La Cámara de Supermercados Mayoristas (CASMA) ha tomado una postura firme frente a los recientes intentos de ajuste de precios por parte de proveedores. En un comunicado emitido este domingo, la entidad anunció que no aceptará listas de precios que contengan «aumentos injustificados», una medida que busca proteger la capacidad de compra de los consumidores y garantizar el acceso a productos de calidad a precios competitivos.
La decisión surge en un contexto económico complejo, marcado por la salida del cepo cambiario y la implementación de un nuevo acuerdo con el Fondo Monetario Internacional. Empresas como Unilever, Molinos y SC Johnson habían presentado listas con incrementos de hasta un 12%, pero tras las críticas del sector mayorista y del Gobierno, algunas dieron marcha atrás.
Jean Poccard, presidente de CASMA, destacó que la colaboración y el diálogo con la industria proveedora son esenciales para encontrar soluciones sostenibles que beneficien a todos. «Estamos convencidos de que es posible alcanzar un equilibrio que permita el desarrollo del consumo masivo y proteger, a su vez, el bolsillo de los ciudadanos», afirmó.
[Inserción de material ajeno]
<file path="config.mk">
export PLATFORM = sky130hd
export DESIGN_NAME = fifo_sync_param
export DESIGN_NICKNAME = d
export VERILOG_FILES = /design/src/rtl/fifo_sync_param.sv
export SDC_FILE = /design/constraint.sdc
export NUM_CORES = 1
export LEC_CHECK = 0
export BUFFER_PORTS_ARGS = -buffer_cell sky130_fd_sc_hd__buf_2
export CAP_MARGIN = 0
export CORE_MARGIN = 8
export CORE_UTILIZATION = 45
export CTS_BUF_LIST = sky130_fd_sc_hd__clkbuf_2 sky130_fd_sc_hd__clkbuf_4 sky130_fd_sc_hd__clkbuf_8
export DETAILED_ROUTE_END_ITERATION = 6
export PLACE_DENSITY_LB_ADDON = 0.12
export SYNTH_ARGS = -nofsm -noshare
export SYNTH_HDL_FRONTEND = slang
export SYNTH_SLANG_ARGS = --single-unit
</file>
<file path="constraint.sdc">
create_clock -name iClk -period 2.24 [get_ports iClk]
set_input_delay 0.112 -clock iClk [delete_from_list [all_inputs] [get_ports iClk]]
set_output_delay 0.112 -clock iClk [all_outputs]
set_load 0.005 [all_outputs]
</file>
$ cat src/rtl/fifo_wr_arbiter.sv
// Round-robin, burst-limited arbiter feeding several requesters into one shared fifo.
module fifo_wr_arbiter
    import fifo_pkg::*;
#(
    parameter int WIDTH     = DEFAULT_WIDTH,
    parameter int NREQ      = 4,
    parameter int MAX_BURST = 4
) (
    input  logic                      clk,
    input  logic                      rst,
    input  logic [NREQ-1:0]           req,
    input  logic [NREQ*WIDTH-1:0]     req_data,
    output logic [NREQ-1:0]           ack,
    input  logic                      fifo_full,
    output logic                      write_en,
    output logic [WIDTH-1:0]          write_data,
    output logic                      busy,
    output logic [$clog2(NREQ)-1:0]   owner
);

    localparam int IDX_W = $clog2(NREQ);
    localparam int CNT_W = (MAX_BURST > 1) ? $clog2(MAX_BURST) : 1;

    arb_state_t       state;
    logic [IDX_W-1:0] owner_r;
    logic [IDX_W-1:0] last;
    logic [CNT_W-1:0] count;

    logic             pick_found;
    logic [IDX_W-1:0] pick_idx;
    logic [IDX_W-1:0] pick_from;
    logic             owner_req;
    logic             last_beat;
    logic             grant_end;

    assign busy      = (state == BURST);
    assign owner     = owner_r;
    assign owner_req = req[owner_r];
    assign write_en  = busy & owner_req & ~fifo_full;
    assign last_beat = (count == CNT_W'(MAX_BURST - 1));
    assign grant_end = busy & (~owner_req | (write_en & last_beat));

    // At a release the search starts after the outgoing owner, so it can only
    // win again when nobody else is asking.
    assign pick_from = busy ? owner_r : last;

    always_comb begin
        ack          = '0;
        ack[owner_r] = write_en;
    end

    assign write_data = busy ? req_data[int'(owner_r)*WIDTH +: WIDTH] : '0;

    rr_pick #(
        .NREQ  (NREQ),
        .IDX_W (IDX_W)
    ) u_rr_pick (
        .req   (req),
        .last  (pick_from),
        .found (pick_found),
        .idx   (pick_idx)
    );

    always_ff @(posedge clk) begin
        if (rst) begin
            state   <= IDLE;
            owner_r <= '0;
            count   <= '0;
            last    <= IDX_W'(NREQ - 1);
        end else begin
            case (state)
                IDLE: begin
                    if (pick_found) begin
                        state   <= BURST;
                        owner_r <= pick_idx;
                        count   <= '0;
                    end
                end
                BURST: begin
                    if (grant_end) begin
                        last  <= owner_r;
                        count <= '0;
                        if (pick_found) begin
                            owner_r <= pick_idx;
                        end else begin
                            state   <= IDLE;
                            owner_r <= '0;
                        end
                    end else if (write_en) begin
                        count <= count + 1'b1;
                    end
                end
                default: begin
                    state   <= IDLE;
                    owner_r <= '0;
                    count   <= '0;
                end
            endcase
        end
    end

endmodule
La medida ha sido celebrada por el ministro de Economía, Luis Caputo, quien elogió la gestión de los supermercados mayoristas al rechazar los aumentos especulativos. Sin embargo, se espera que la tensión por los precios continúe en las próximas semanas, mientras el Gobierno trabaja para estabilizar el mercado.
Con esta postura, CASMA reafirma su compromiso con el abastecimiento normal y la oferta diversificada de productos, asegurando que los consumidores puedan acceder a bienes esenciales sin enfrentar incrementos desmedidos. Este movimiento marca un precedente en la lucha contra la inflación y refuerza la importancia de la responsabilidad empresarial en tiempos de incertidumbre económica.